Click here to apply to PI4 for Summer 2017.
Linear Algebra Working Group
May 22-24, in 239 Altgeld Hall
May 26-June 9, in 239 Altgeld Hall; note Memorial Day holiday on Monday May 29
Prepare and Train Group – Machine Learning: Algorithms and Representations
Dates: Monday June 12 through Friday July 21; note Independence Day holiday on Tuesday July 4
Instructors: Maxim Raginsky (Department of Electrical and Computer Engineering) and Matus Jan Telgarsky (Department of Computer Science)
The program is a “Research Experience for Graduate Students” style endeavor: after a series of introductory lectures, the students form small groups (2-5 people) to work on open-ended interconnected problems.

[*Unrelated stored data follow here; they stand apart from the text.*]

===== src/rtl/im_read_arbiter_if.sv =====
// ---------------------------------------------------------------------------
// im_read_arbiter_if
//   Bundles the fetch (IF), debug (DBG) and instruction-memory (IM) signals
//   that meet at the instruction-memory read arbiter.
//
//   Signals
//     if_req / if_addr              fetch read request and address
//     if_gnt / if_stall             fetch grant this cycle, fetch stalled
//     if_rvalid / if_instr          registered read data returned to fetch
//     dbg_req / dbg_addr            debug read request (held until granted)
//     dbg_gnt                       debug grant this cycle
//     dbg_rvalid / dbg_instr        registered read data returned to debug
//     im_addr / im_rd_en / im_instr IM read port
//
//   Modports
//     slave  : the arbiter's view
//     master : the environment's view (fetch stage, debug unit, IM)
// ---------------------------------------------------------------------------
interface im_read_arbiter_if #(
    parameter int ADDR_W = 16,
    parameter int DATA_W = 16
);
    logic              if_req;
    logic [ADDR_W-1:0] if_addr;
    logic              if_gnt;
    logic              if_stall;
    logic              if_rvalid;
    logic [DATA_W-1:0] if_instr;

    logic              dbg_req;
    logic [ADDR_W-1:0] dbg_addr;
    logic              dbg_gnt;
    logic              dbg_rvalid;
    logic [DATA_W-1:0] dbg_instr;

    logic [ADDR_W-1:0] im_addr;
    logic              im_rd_en;
    logic [DATA_W-1:0] im_instr;

    modport slave (
        input  if_req, if_addr, dbg_req, dbg_addr, im_instr,
        output if_gnt, if_stall, if_rvalid, if_instr,
        output dbg_gnt, dbg_rvalid, dbg_instr,
        output im_addr, im_rd_en
    );

    modport master (
        output if_req, if_addr, dbg_req, dbg_addr, im_instr,
        input  if_gnt, if_stall, if_rvalid, if_instr,
        input  dbg_gnt, dbg_rvalid, dbg_instr,
        input  im_addr, im_rd_en
    );
endinterface
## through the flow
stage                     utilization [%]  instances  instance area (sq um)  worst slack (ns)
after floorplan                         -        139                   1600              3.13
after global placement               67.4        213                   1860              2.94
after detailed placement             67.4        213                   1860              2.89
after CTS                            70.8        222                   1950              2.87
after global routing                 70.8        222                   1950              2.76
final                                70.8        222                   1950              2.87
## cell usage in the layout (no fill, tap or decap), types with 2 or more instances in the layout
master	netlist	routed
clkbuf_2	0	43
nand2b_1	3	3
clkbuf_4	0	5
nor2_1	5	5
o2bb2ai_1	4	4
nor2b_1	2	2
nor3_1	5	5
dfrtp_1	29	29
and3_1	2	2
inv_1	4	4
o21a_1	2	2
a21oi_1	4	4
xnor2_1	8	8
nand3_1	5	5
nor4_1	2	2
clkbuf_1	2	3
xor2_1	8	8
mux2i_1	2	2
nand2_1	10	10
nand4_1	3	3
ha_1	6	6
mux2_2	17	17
**config.mk**
```make
export PLATFORM = sky130hd
export DESIGN_NAME = exec_sequencer_flat
export DESIGN_NICKNAME = d
export VERILOG_FILES = /design/src/rtl/exec_sequencer_pkg.sv /design/src/rtl/exec_sequencer_if.sv /design/src/rtl/exec_sequencer_step_sync.sv /design/src/rtl/exec_sequencer.sv /design/src/flat_wrapper.sv
export SDC_FILE = /design/constraint.sdc
export NUM_CORES = 1
export LEC_CHECK = 0
export CORE_AREA = 4 4 83 78
export DETAILED_ROUTE_END_ITERATION = 16
export DIE_AREA = 0 0 87 82
export PLACE_DENSITY = 0.93
export SYNTH_ARGS = -nofsm -noshare
export SYNTH_HDL_FRONTEND = slang
export SYNTH_SLANG_ARGS = --single-unit
```
**constraint.sdc**
```tcl
create_clock -name SYS_clk -period 5.1 [get_ports SYS_clk]
set_clock_uncertainty 0.15 [all_clocks]
set_input_delay 0.765 -clock SYS_clk [delete_from_list [all_inputs] [get_ports SYS_clk]]
set_output_delay 0.765 -clock SYS_clk [all_outputs]
set_load 0.02 [all_outputs]
```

The goal is to guide students through the transition from working on “canned” problems to tackling open-ended problems and formulating the problems themselves. We expect the group work to involve a mixture of computational experiments (to generate conjectures) and theory (to prove them).
The topics will focus on probabilistic and approximation-theoretic aspects of machine learning, with emphasis on neural networks. We will introduce the probabilistic formulation of machine learning and relate the performance of commonly used learning algorithms (such as stochastic gradient descent) to the concentration of measure phenomenon. Problems of varying levels of difficulty will revolve around several open questions pertaining to stability and convergence of stochastic gradient descent. We will also cover several results characterizing neural network function classes, for instance results saying that neural networks can fit continuous functions, that neural networks gain in power with extra
layers, and that neural networks can model polynomials. Open questions will cover more nuanced aspects of adding layers, as well as other neural net architectures, for instance convolutional and recurrent neural networks.
Various dates. Hosts to be arranged.